He shouts like the others, ignores the same sneers. I reject him at first, then stop and turn back with a taste in my head of new wine and salt: “This evil you see all around you,” he says— “dead babies, cancer, and such— God planted its seed at the start, then let it continue in spite of Himself, as if blind, with scant little action to stop it. “To make matters worse, when I throw up a ‘Why?’ He seldom obliges an answer at all. “So point up a finger if it makes you upset.

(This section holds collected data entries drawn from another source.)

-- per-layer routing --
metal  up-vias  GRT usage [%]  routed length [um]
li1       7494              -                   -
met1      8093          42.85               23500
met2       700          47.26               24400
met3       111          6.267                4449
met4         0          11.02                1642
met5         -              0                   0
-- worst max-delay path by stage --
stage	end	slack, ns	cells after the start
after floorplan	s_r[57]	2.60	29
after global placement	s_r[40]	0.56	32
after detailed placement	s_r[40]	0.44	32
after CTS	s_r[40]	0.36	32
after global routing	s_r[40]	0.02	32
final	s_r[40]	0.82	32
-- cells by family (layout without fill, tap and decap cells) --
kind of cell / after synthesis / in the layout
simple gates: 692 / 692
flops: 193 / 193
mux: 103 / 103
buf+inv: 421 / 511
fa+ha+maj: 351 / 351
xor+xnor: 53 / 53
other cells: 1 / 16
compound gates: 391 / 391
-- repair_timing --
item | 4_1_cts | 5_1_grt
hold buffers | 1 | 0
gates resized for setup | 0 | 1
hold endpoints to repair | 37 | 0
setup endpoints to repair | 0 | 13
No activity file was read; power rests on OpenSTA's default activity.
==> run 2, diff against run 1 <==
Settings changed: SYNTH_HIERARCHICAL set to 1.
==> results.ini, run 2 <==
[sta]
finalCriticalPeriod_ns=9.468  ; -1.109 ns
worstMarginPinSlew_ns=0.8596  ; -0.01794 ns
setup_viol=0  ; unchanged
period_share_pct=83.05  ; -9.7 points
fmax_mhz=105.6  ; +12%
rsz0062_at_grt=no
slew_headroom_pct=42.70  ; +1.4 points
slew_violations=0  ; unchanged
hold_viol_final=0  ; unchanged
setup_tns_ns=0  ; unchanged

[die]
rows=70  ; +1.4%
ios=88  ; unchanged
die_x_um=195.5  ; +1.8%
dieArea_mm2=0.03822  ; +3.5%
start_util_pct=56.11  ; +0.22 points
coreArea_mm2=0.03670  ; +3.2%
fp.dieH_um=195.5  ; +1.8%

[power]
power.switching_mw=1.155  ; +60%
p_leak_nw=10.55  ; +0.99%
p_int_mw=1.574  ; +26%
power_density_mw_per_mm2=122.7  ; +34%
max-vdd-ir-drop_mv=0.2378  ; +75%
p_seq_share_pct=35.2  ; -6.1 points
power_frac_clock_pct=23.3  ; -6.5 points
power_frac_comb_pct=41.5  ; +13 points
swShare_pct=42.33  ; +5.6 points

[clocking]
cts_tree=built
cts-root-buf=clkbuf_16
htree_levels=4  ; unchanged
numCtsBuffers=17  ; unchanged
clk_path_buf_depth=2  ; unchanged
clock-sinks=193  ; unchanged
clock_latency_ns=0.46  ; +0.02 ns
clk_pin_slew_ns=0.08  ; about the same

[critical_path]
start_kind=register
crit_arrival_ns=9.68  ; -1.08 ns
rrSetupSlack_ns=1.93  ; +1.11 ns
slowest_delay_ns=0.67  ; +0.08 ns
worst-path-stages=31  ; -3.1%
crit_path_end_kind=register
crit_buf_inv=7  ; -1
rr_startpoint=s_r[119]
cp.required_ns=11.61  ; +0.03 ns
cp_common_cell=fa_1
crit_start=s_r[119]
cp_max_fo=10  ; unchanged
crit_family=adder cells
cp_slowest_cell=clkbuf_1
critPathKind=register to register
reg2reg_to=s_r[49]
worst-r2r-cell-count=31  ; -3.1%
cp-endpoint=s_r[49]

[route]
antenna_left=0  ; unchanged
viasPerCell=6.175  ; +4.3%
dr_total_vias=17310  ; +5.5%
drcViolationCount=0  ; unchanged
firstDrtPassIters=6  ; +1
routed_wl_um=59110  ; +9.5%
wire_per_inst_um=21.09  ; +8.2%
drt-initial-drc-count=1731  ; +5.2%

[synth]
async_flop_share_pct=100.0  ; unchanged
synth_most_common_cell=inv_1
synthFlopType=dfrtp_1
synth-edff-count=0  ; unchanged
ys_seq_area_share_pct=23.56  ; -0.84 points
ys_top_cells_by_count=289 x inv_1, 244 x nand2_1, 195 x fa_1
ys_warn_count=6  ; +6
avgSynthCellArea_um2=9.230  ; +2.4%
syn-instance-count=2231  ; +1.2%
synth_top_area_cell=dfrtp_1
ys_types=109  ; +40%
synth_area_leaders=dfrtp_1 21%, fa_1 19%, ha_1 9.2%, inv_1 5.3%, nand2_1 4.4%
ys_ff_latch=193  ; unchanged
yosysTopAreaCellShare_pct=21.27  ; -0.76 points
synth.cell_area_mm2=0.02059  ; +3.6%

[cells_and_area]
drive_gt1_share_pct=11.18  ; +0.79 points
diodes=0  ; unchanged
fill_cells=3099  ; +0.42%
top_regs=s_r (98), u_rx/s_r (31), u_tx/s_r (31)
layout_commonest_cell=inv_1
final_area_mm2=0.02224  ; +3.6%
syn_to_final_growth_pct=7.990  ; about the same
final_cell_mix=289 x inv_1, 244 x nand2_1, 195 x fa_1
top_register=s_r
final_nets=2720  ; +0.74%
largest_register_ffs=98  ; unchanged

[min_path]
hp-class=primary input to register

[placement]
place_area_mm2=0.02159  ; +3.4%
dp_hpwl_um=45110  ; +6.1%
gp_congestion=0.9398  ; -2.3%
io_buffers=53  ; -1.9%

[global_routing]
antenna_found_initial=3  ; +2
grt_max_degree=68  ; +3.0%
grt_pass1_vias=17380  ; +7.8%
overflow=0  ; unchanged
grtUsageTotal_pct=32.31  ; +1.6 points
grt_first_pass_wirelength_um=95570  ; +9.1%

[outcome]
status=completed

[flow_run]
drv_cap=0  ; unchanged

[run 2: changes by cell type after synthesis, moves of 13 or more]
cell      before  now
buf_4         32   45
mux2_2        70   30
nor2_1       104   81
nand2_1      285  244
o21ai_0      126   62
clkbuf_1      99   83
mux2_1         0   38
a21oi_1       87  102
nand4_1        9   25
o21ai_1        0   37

He’s up there alright, and joins your disgust. “But rather than end it, He took it one day, took evil upon Him, a cross and a grave, said, ‘Trust Me and you can conquer it too.’ “Complain if you want, but remember too that whatever evil you do, that too has been nailed, forgiven, and lost.” It was dark as I left him, not light as before, but a lingering taste as of supper and wine.

nypoet22 3-Oct-06/7:38 PM
the heart of this poem is clever and insightful, but i think it needs a lot of work around the edges. the beginning and end read like what someone might teach in a creative writing class, while the middle, even though you're quoting someone else through most of it, feels by its cadence and arrangement like it truly contains your own voice.

the last stanza to me seems unnecessary, trying to spell out details of an emotion that could easily be implied simply by reversing the order of "nailed and forgiven." likewise the first stanza weakens the poem, makes it prosaic by introducing the subject in a story format rather than just jumping right in and adding any necessary details of the setting within the body of the text.